Extracted records

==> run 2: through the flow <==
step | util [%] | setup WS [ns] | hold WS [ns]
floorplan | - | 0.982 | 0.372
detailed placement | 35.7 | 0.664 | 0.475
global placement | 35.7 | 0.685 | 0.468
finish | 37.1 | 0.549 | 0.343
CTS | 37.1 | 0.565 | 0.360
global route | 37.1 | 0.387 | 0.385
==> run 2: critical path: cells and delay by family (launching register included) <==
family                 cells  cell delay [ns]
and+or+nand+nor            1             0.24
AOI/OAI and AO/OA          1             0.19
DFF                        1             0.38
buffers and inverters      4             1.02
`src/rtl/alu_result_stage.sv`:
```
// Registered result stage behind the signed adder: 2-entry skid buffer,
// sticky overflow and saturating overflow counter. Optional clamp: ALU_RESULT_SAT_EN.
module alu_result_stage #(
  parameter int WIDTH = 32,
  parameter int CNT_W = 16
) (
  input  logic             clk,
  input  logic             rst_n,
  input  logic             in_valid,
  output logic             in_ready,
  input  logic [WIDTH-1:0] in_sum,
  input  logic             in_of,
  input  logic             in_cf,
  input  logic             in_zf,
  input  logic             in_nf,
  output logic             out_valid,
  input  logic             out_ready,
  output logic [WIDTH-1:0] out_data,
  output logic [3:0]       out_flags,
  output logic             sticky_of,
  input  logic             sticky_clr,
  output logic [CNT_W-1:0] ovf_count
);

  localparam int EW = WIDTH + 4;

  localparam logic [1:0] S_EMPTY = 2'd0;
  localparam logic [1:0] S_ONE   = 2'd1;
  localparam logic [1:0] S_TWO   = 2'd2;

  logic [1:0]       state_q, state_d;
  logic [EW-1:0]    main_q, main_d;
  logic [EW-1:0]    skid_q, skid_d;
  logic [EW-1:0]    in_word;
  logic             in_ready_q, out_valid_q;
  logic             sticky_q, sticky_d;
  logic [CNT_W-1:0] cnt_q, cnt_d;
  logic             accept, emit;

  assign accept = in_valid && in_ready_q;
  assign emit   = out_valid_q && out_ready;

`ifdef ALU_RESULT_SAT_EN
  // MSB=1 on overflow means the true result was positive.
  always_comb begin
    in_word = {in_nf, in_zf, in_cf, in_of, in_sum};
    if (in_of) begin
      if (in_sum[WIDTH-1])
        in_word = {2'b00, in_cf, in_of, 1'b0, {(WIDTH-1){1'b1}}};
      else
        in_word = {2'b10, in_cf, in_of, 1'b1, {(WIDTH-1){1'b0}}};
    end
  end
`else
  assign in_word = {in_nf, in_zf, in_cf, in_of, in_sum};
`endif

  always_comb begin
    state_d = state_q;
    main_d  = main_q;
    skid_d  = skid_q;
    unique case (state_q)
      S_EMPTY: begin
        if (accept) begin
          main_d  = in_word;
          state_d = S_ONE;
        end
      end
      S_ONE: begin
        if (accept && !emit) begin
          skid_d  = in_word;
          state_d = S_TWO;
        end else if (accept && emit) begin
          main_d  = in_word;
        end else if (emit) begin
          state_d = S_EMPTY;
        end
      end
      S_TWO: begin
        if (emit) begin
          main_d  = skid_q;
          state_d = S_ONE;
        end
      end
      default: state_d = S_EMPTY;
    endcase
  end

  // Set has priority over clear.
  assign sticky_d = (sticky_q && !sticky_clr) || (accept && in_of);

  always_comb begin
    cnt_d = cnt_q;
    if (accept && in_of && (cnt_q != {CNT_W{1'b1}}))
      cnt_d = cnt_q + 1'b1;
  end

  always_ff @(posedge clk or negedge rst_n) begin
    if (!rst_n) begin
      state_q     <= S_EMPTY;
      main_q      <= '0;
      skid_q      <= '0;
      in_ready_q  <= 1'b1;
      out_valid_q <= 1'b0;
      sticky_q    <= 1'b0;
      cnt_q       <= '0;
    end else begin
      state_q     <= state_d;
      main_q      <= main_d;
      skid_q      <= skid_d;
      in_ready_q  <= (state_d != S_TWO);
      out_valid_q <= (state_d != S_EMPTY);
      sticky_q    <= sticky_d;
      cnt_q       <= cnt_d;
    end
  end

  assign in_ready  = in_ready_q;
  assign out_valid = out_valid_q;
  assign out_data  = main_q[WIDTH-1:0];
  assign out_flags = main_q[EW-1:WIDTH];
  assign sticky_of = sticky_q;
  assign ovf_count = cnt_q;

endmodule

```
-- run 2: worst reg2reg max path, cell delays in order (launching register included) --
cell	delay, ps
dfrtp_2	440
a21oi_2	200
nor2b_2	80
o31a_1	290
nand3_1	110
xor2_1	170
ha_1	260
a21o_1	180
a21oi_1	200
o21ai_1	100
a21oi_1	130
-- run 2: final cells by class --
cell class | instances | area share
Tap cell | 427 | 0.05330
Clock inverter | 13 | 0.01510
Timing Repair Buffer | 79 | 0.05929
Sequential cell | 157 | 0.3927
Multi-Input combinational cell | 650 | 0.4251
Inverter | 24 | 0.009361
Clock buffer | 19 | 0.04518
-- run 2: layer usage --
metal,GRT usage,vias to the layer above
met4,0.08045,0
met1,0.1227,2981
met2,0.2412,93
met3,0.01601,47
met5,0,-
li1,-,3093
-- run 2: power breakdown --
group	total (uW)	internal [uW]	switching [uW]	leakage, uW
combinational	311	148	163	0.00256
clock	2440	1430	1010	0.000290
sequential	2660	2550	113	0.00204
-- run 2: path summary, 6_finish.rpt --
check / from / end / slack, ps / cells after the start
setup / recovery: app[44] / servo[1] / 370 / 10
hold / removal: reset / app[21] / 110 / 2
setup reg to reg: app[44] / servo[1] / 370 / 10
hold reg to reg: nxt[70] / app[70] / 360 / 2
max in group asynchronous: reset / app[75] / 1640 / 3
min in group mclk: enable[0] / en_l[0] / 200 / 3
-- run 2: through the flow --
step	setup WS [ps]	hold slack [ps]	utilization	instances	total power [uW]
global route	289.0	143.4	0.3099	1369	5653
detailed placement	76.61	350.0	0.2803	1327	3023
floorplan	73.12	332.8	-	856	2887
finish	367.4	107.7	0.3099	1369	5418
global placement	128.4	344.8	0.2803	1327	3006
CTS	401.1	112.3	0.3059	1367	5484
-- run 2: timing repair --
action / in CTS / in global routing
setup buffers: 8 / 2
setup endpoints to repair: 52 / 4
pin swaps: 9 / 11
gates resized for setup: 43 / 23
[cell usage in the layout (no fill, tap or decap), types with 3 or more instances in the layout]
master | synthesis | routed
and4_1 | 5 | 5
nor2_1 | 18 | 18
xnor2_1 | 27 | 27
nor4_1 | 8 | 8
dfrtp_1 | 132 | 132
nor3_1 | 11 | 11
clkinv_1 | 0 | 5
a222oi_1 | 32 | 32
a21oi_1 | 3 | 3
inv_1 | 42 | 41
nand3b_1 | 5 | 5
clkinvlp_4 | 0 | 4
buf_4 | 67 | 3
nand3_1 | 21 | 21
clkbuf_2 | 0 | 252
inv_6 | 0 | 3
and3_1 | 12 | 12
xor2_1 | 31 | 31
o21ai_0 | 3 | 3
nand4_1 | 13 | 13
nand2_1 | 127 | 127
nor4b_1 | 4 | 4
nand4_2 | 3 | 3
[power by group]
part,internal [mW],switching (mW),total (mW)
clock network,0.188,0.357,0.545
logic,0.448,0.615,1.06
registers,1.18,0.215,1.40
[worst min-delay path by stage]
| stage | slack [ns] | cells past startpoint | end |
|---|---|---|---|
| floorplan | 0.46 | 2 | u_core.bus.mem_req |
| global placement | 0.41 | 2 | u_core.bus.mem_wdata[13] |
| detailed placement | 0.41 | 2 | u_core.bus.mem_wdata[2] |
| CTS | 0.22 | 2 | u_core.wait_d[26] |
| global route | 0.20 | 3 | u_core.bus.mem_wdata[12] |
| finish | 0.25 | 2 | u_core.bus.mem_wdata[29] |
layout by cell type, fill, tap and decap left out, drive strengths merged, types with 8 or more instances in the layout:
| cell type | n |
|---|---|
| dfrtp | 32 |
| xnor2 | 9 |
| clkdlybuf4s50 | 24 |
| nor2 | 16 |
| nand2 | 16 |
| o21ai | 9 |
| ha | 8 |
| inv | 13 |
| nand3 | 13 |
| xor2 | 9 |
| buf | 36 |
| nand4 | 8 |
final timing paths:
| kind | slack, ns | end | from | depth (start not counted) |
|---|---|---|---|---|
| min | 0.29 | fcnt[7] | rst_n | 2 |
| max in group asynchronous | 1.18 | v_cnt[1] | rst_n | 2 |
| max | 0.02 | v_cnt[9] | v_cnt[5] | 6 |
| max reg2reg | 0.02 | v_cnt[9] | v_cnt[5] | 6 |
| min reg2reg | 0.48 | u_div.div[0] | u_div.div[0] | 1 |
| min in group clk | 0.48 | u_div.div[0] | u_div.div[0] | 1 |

[Task prompt] If a line comes after the one that contains "AOI/OAI and AO/OA", leave it out; return every line of the entries up to that point exactly, starting with the first, with that line included.

[Task response]
==> run 2: through the flow <==
step | util [%] | setup WS [ns] | hold WS [ns]
floorplan | - | 0.982 | 0.372
detailed placement | 35.7 | 0.664 | 0.475
global placement | 35.7 | 0.685 | 0.468
finish | 37.1 | 0.549 | 0.343
CTS | 37.1 | 0.565 | 0.360
global route | 37.1 | 0.387 | 0.385
==> run 2: critical path: cells and delay by family (launching register included) <==
family                 cells  cell delay [ns]
and+or+nand+nor            1             0.24
AOI/OAI and AO/OA          1             0.19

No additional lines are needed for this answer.